### Work to complete
Could you restate word for word every line of the records below, from the first one to the one holding "set_input_delay [expr $clk_period"?

### Records for this exercise
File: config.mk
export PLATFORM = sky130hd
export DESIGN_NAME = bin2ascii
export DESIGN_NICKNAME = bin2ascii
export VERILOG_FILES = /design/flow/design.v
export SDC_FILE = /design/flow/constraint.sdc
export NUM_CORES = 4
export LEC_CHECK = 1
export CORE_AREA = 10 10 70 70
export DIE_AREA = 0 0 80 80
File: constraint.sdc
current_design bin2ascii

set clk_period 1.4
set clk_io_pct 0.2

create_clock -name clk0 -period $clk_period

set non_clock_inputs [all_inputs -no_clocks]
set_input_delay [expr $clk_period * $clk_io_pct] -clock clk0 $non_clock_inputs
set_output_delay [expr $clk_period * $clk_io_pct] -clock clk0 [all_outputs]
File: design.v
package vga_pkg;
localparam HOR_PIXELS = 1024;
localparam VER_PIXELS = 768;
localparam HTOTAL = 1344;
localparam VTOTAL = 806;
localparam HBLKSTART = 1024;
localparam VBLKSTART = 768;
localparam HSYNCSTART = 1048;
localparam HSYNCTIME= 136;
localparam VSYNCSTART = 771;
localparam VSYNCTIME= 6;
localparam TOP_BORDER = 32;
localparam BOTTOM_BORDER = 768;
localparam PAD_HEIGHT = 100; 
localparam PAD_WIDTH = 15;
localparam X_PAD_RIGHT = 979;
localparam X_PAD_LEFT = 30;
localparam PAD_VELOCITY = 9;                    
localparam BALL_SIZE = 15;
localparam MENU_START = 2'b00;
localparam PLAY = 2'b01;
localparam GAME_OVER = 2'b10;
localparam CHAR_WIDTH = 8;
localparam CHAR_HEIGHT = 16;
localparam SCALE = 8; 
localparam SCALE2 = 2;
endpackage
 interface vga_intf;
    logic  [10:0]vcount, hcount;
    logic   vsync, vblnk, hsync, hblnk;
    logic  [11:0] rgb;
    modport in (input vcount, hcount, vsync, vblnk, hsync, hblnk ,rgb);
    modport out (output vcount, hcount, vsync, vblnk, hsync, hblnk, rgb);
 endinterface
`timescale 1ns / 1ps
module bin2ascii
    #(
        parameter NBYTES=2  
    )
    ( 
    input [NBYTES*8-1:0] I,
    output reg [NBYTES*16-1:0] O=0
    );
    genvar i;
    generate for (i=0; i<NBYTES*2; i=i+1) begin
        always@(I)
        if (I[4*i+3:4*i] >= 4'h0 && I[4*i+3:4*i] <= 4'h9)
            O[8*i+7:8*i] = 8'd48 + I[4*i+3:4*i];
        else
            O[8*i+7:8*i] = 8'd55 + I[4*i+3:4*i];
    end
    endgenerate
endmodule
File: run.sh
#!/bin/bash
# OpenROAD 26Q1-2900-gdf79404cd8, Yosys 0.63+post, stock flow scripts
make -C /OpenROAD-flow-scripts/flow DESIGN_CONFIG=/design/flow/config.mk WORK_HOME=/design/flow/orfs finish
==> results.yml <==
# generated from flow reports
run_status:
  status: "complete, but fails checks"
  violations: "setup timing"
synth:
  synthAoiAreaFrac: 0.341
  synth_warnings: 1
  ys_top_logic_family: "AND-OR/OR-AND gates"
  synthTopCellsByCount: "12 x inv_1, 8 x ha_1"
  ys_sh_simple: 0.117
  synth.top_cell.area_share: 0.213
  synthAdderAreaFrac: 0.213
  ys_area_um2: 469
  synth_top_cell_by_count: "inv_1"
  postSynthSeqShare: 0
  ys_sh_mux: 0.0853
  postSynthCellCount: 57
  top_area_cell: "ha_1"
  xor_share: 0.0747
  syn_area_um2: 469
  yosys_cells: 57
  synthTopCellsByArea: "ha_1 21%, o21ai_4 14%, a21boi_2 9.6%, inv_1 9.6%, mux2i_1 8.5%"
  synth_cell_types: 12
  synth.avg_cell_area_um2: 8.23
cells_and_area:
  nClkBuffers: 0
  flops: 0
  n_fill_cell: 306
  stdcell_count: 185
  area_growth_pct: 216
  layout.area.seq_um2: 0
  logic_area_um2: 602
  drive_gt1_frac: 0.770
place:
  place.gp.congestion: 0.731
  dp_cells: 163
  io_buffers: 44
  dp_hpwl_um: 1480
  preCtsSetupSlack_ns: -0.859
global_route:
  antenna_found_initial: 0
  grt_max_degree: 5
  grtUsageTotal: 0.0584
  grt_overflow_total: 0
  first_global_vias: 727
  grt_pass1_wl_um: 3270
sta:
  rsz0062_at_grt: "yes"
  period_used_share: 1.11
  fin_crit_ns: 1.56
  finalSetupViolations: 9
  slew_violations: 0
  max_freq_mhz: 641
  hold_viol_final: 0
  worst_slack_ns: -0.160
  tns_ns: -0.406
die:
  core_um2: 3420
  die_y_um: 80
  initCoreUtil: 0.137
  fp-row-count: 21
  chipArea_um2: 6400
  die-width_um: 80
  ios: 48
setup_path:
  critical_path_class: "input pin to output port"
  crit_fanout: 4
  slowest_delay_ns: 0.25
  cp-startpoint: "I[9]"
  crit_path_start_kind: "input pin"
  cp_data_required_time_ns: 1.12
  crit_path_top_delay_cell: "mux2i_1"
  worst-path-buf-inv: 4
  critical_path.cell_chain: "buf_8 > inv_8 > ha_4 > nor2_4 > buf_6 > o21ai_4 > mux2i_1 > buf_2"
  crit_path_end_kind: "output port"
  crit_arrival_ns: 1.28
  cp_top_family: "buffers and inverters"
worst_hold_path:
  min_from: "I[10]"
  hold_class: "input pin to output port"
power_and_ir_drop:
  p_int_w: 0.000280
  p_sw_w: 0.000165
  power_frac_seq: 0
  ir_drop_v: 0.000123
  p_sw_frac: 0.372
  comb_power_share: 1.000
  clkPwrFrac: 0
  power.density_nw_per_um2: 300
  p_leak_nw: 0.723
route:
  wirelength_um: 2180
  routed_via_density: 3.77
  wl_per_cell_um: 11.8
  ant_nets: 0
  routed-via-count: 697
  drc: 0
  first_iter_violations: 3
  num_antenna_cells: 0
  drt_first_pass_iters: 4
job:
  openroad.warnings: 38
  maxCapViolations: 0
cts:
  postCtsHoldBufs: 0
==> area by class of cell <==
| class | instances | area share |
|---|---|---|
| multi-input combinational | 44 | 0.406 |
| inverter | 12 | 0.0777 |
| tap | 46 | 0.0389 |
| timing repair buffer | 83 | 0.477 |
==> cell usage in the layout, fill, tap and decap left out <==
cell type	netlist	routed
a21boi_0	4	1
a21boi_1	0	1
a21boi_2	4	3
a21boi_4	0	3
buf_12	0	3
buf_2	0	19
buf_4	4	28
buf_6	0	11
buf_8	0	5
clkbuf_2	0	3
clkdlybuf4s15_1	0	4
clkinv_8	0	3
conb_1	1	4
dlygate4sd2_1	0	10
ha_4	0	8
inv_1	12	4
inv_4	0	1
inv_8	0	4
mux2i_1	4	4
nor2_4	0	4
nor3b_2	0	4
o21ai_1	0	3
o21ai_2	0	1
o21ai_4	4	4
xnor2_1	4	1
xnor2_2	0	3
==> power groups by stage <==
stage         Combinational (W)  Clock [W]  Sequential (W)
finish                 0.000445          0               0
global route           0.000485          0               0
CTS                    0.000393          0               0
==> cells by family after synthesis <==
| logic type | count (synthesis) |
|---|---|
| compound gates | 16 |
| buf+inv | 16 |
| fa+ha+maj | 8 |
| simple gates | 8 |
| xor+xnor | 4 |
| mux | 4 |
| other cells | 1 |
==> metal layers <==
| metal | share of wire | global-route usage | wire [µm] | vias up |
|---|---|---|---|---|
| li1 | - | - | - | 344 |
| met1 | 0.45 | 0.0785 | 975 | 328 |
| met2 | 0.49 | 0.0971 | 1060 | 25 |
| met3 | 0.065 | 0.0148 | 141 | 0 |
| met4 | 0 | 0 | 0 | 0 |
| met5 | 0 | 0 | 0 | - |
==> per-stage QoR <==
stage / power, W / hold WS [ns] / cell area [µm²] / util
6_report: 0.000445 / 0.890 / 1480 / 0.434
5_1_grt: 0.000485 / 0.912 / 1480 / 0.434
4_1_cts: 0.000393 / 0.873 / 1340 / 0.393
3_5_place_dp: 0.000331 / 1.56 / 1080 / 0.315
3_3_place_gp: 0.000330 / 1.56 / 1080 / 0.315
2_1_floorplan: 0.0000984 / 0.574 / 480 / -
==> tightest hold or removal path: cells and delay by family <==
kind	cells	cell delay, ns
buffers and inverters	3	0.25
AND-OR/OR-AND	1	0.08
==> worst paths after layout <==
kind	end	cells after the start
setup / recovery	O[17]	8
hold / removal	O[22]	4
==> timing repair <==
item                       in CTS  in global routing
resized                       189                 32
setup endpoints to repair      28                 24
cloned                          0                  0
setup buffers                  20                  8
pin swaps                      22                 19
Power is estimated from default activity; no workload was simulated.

### Response to the task
File: config.mk
export PLATFORM = sky130hd
export DESIGN_NAME = bin2ascii
export DESIGN_NICKNAME = bin2ascii
export VERILOG_FILES = /design/flow/design.v
export SDC_FILE = /design/flow/constraint.sdc
export NUM_CORES = 4
export LEC_CHECK = 1
export CORE_AREA = 10 10 70 70
export DIE_AREA = 0 0 80 80
File: constraint.sdc
current_design bin2ascii

set clk_period 1.4
set clk_io_pct 0.2

create_clock -name clk0 -period $clk_period

set non_clock_inputs [all_inputs -no_clocks]
set_input_delay [expr $clk_period * $clk_io_pct] -clock clk0 $non_clock_inputs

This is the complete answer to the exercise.